Re: [PATCH 04/19] cpufreq: amd: introduce a new amd pstate driver to support future processors

From: Peter Zijlstra
Date: Mon Sep 13 2021 - 07:56:48 EST


On Mon, Sep 13, 2021 at 06:54:58PM +0800, Huang Rui wrote:
> On Mon, Sep 13, 2021 at 04:56:24PM +0800, Peter Zijlstra wrote:

> > > 1) Full MSR Support
> > > If current hardware has the full MSR support, we register "pstate_funcs"
> > > callback functions to implement the MSR operations to control the clocks.
> >
> > What's the WRMSR cost for those?
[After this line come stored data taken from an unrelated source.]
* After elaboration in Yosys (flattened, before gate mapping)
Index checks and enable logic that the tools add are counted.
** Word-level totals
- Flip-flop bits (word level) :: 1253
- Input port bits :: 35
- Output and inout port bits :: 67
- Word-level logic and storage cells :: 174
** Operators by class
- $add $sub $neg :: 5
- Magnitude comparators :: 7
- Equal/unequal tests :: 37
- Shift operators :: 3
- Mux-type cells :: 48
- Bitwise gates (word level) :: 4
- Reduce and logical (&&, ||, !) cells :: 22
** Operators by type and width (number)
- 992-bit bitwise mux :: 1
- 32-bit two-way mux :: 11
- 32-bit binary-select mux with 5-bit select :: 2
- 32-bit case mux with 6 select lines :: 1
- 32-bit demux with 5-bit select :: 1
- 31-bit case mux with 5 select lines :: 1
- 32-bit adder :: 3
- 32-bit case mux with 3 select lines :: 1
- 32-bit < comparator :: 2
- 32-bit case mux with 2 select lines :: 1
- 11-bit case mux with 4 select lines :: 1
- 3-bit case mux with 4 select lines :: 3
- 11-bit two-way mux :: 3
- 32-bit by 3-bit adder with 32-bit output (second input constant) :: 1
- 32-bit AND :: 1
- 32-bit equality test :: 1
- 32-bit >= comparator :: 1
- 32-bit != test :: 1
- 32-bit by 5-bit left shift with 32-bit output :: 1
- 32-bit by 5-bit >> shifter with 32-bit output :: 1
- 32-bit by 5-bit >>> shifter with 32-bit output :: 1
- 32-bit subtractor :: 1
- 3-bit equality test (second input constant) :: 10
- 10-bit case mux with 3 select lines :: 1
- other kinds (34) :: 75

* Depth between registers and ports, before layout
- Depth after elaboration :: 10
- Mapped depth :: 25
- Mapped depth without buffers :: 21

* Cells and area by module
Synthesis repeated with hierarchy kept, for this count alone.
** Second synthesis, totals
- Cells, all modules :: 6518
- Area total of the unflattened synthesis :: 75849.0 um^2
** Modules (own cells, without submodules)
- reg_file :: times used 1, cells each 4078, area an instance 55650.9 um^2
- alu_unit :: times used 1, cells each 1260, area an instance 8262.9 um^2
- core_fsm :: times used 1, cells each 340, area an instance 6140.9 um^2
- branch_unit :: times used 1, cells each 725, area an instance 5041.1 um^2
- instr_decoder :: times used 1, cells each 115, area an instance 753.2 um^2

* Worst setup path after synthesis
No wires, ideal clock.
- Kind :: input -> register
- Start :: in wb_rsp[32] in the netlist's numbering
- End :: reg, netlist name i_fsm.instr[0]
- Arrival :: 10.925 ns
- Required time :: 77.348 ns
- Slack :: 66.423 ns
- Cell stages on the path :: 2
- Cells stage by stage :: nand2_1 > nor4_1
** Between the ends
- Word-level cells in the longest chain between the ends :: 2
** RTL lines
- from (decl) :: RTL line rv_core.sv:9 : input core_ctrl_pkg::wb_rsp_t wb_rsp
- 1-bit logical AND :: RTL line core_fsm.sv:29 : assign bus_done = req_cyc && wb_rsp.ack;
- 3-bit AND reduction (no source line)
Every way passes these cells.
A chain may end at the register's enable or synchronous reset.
$ cat src/spidergon_pkg.sv
// spidergon node shared types, sizes and the ring routing function
package spidergon_pkg;

localparam int num_nodes = 8; // nodes on the ring
localparam int node_w = 3; // bits in a node number
localparam int num_vcs = 2; // virtual channels per input link
localparam int vc_w = 1; // bits in a channel tag
localparam int num_links = 3; // anticlockwise, clockwise, across
localparam int flit_data_w = 16;
localparam int vc_depth = 2; // flits per channel fifo
localparam int num_requesters = 6; // channels competing for one output

// header is a whole packet in one flit
typedef enum logic [1:0] {
	tail_flit = 2'b00,
	head_flit = 2'b01,
	body_flit = 2'b10,
	header    = 2'b11
} flit_kind_e;

// first three values double as link index, stop means eject to cpu
typedef enum logic [1:0] {
	anticlockwise = 2'd0,
	clockwise     = 2'd1,
	across        = 2'd2,
	stop          = 2'd3
} link_dir_e;

// head data is {dest, source, 10-bit payload}
typedef struct packed {
	flit_kind_e kind;
	logic [vc_w-1:0] vc; // channel tag at the sending node
	logic [flit_data_w-1:0] data;
} flit_t;

typedef struct packed {
	logic valid;
	flit_t flit;
} flit_link_t;

typedef struct packed {
	logic [num_vcs-1:0] ready; // unreserved and not full
	logic [num_vcs-1:0] full;
} vc_status_t;

// front of one channel as seen by every output
typedef struct packed {
	logic pending; // fifo holds at least one flit
	link_dir_e dir;
	flit_t flit;
} vc_head_t;

function automatic logic is_head_like(input flit_kind_e kind);
	return (kind == head_flit) || (kind == header);
endfunction

function automatic logic [node_w-1:0] flit_dest(input flit_t f);
	return f.data[flit_data_w-1 -: node_w];
endfunction

// shortest way round the ring, across for the far half
function automatic link_dir_e route_dir(input logic [node_w-1:0] current,
		input logic [node_w-1:0] dest);
	int offset;
	offset = (int'(dest) + num_nodes - int'(current)) % num_nodes;
	if (offset == 0)
		return stop;
	else if (offset <= 2)
		return clockwise;
	else if (offset >= num_nodes - 2)
		return anticlockwise;
	return across;
endfunction

endpackage

$ cat src/input_port.sv
// input link of a node, channel reservation, route latch and two channel fifos
`timescale 1ns/100ps

module input_port import spidergon_pkg::*;
#(
	parameter logic [node_w-1:0] node_id = '0 // ring position of this node
)
(
	input  logic                    clk,
	input  logic                    reset,
	input  flit_link_t              link_in,
	input  logic [num_vcs-1:0]      dequeue, // from the output that won each channel
	output vc_status_t              status, // back to the upstream node
	output vc_head_t [num_vcs-1:0]  heads
);

// idle channels may take a new head, busy ones belong to a packet
typedef enum logic {
	vc_idle,
	vc_busy
} vc_state_e;

logic [num_vcs-1:0] ready;
logic [num_vcs-1:0] fifo_full;
logic [num_vcs-1:0] fifo_empty;
logic [num_vcs-1:0] enq;
logic [num_vcs-1:0] alloc_req;
logic [num_vcs-1:0] alloc_grant;
logic new_packet; // head or header on the link this cycle
logic follow; // body or tail on the link this cycle

assign new_packet = link_in.valid && is_head_like(link_in.flit.kind);
assign follow = link_in.valid && !is_head_like(link_in.flit.kind);

// arbitrate only while a head is there so the pointer moves on real grants
assign alloc_req = new_packet ? ready : '0;

rr_arbiter #(.n(num_vcs)) u_alloc
(
	.clk(clk),
	.reset(reset),
	.req(alloc_req),
	.grant(alloc_grant)
);

genvar v;
generate
	for (v = 0; v < num_vcs; v++)
	begin : g_vc
		vc_state_e state;
		logic [vc_w-1:0] up_tag; // upstream channel holding this packet
		link_dir_e route; // direction latched from the head
		flit_t wr_flit;
		flit_t front;
		logic tag_hit;

		assign ready[v] = (state == vc_idle) && !fifo_full[v];
		assign tag_hit = (state == vc_busy) && (up_tag == link_in.flit.vc);

		// heads go where the arbiter says, followers chase their tag
		assign enq[v] = new_packet ? alloc_grant[v] : (follow && tag_hit && !fifo_full[v]);

		// retag with the local channel so downstream can match followers
		assign wr_flit = '{kind: link_in.flit.kind, vc: vc_w'(v), data: link_in.flit.data};

		vc_fifo u_fifo
		(
			.clk(clk),
			.reset(reset),
			.enqueue(enq[v]),
			.wdata(wr_flit),
			.dequeue(dequeue[v]),
			.rdata(front),
			.empty(fifo_empty[v]),
			.full(fifo_full[v])
		);

		// reservation, header never reserves
		always_ff @(posedge clk)
		begin
			if (reset)
			begin
				state <= vc_idle;
				up_tag <= '0;
			end
			else if (enq[v])
			begin
				if (link_in.flit.kind == head_flit)
				begin
					state <= vc_busy;
					up_tag <= link_in.flit.vc;
				end
				else if (link_in.flit.kind == tail_flit)
					state <= vc_idle; // released as the tail goes in
			end
		end

		// a new head can sit behind the previous tail in the fifo,
		// so the route is captured as the head leaves, not as it arrives
		always_ff @(posedge clk)
		begin
			if (reset)
				route <= stop;
			else if (dequeue[v] && (front.kind == head_flit))
				route <= route_dir(node_id, flit_dest(front));
		end

		// head at the front routes from its own dest, followers use the latch
		assign heads[v] = '{
			pending: !fifo_empty[v],
			dir: is_head_like(front.kind) ? route_dir(node_id, flit_dest(front)) : route,
			flit: front
		};
	end
endgenerate

assign status.ready = ready;
assign status.full = fifo_full;

endmodule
I've not really kept track of the MSR
> > costs on AMD platforms, but on Intel it has (luckily) been coming down
> > quite a bit.
>
> Good to know this, I didn't have a chance to give a check. May I know how
> did you test this latency? But MSR is new hardware design for this
> solution, as designer mentioned, the WRMSR is low-latency register model is
> faster than ACPI AML code interpreter.
>
> >
> > > 2) Shared Memory Support
> > > If current hardware doesn't have the full MSR support, that means it only
> > > provides share memory support. We will leverage APIs in cppc_acpi libs with
> > > "cppc_funcs" to implement the target function for the frequency control.
> >
> > Right, the mailbox thing. How is the performance of this vs MSR accesses?
>
> I will give a check. If you have a existing test method that can be used, I
> can check it quickly.

Oh, I was mostly wondering if using the mailbox as MMIO would be faster
than an MSR, but you've already answered that above. Also:

> > > 1. As mentioned above, amd-pstate driver can implement
> > > fast_switch/adjust_perf function with full MSR operations that have better
> > > performance for schedutil and other governors.
> >
> > Why couldn't the existing cppc-cpufreq grow this?
>
> Because fast_switch can adjust the frequency directly in the interrupt
> context, if we use the acpi cppc handling with shared memory solution, it
> will have a deadlock. So fast switch needs the control with registers
> directly like acpi-cpufreq and intel-pstate.

Aah, I see, you're only doing fast_switch support when you have MSRs.
That was totally non-obvious.. :/

But then amd_pstate_adjust_perf() could just direct call the pstate
methods and we don't need that indirection *at*all*, right?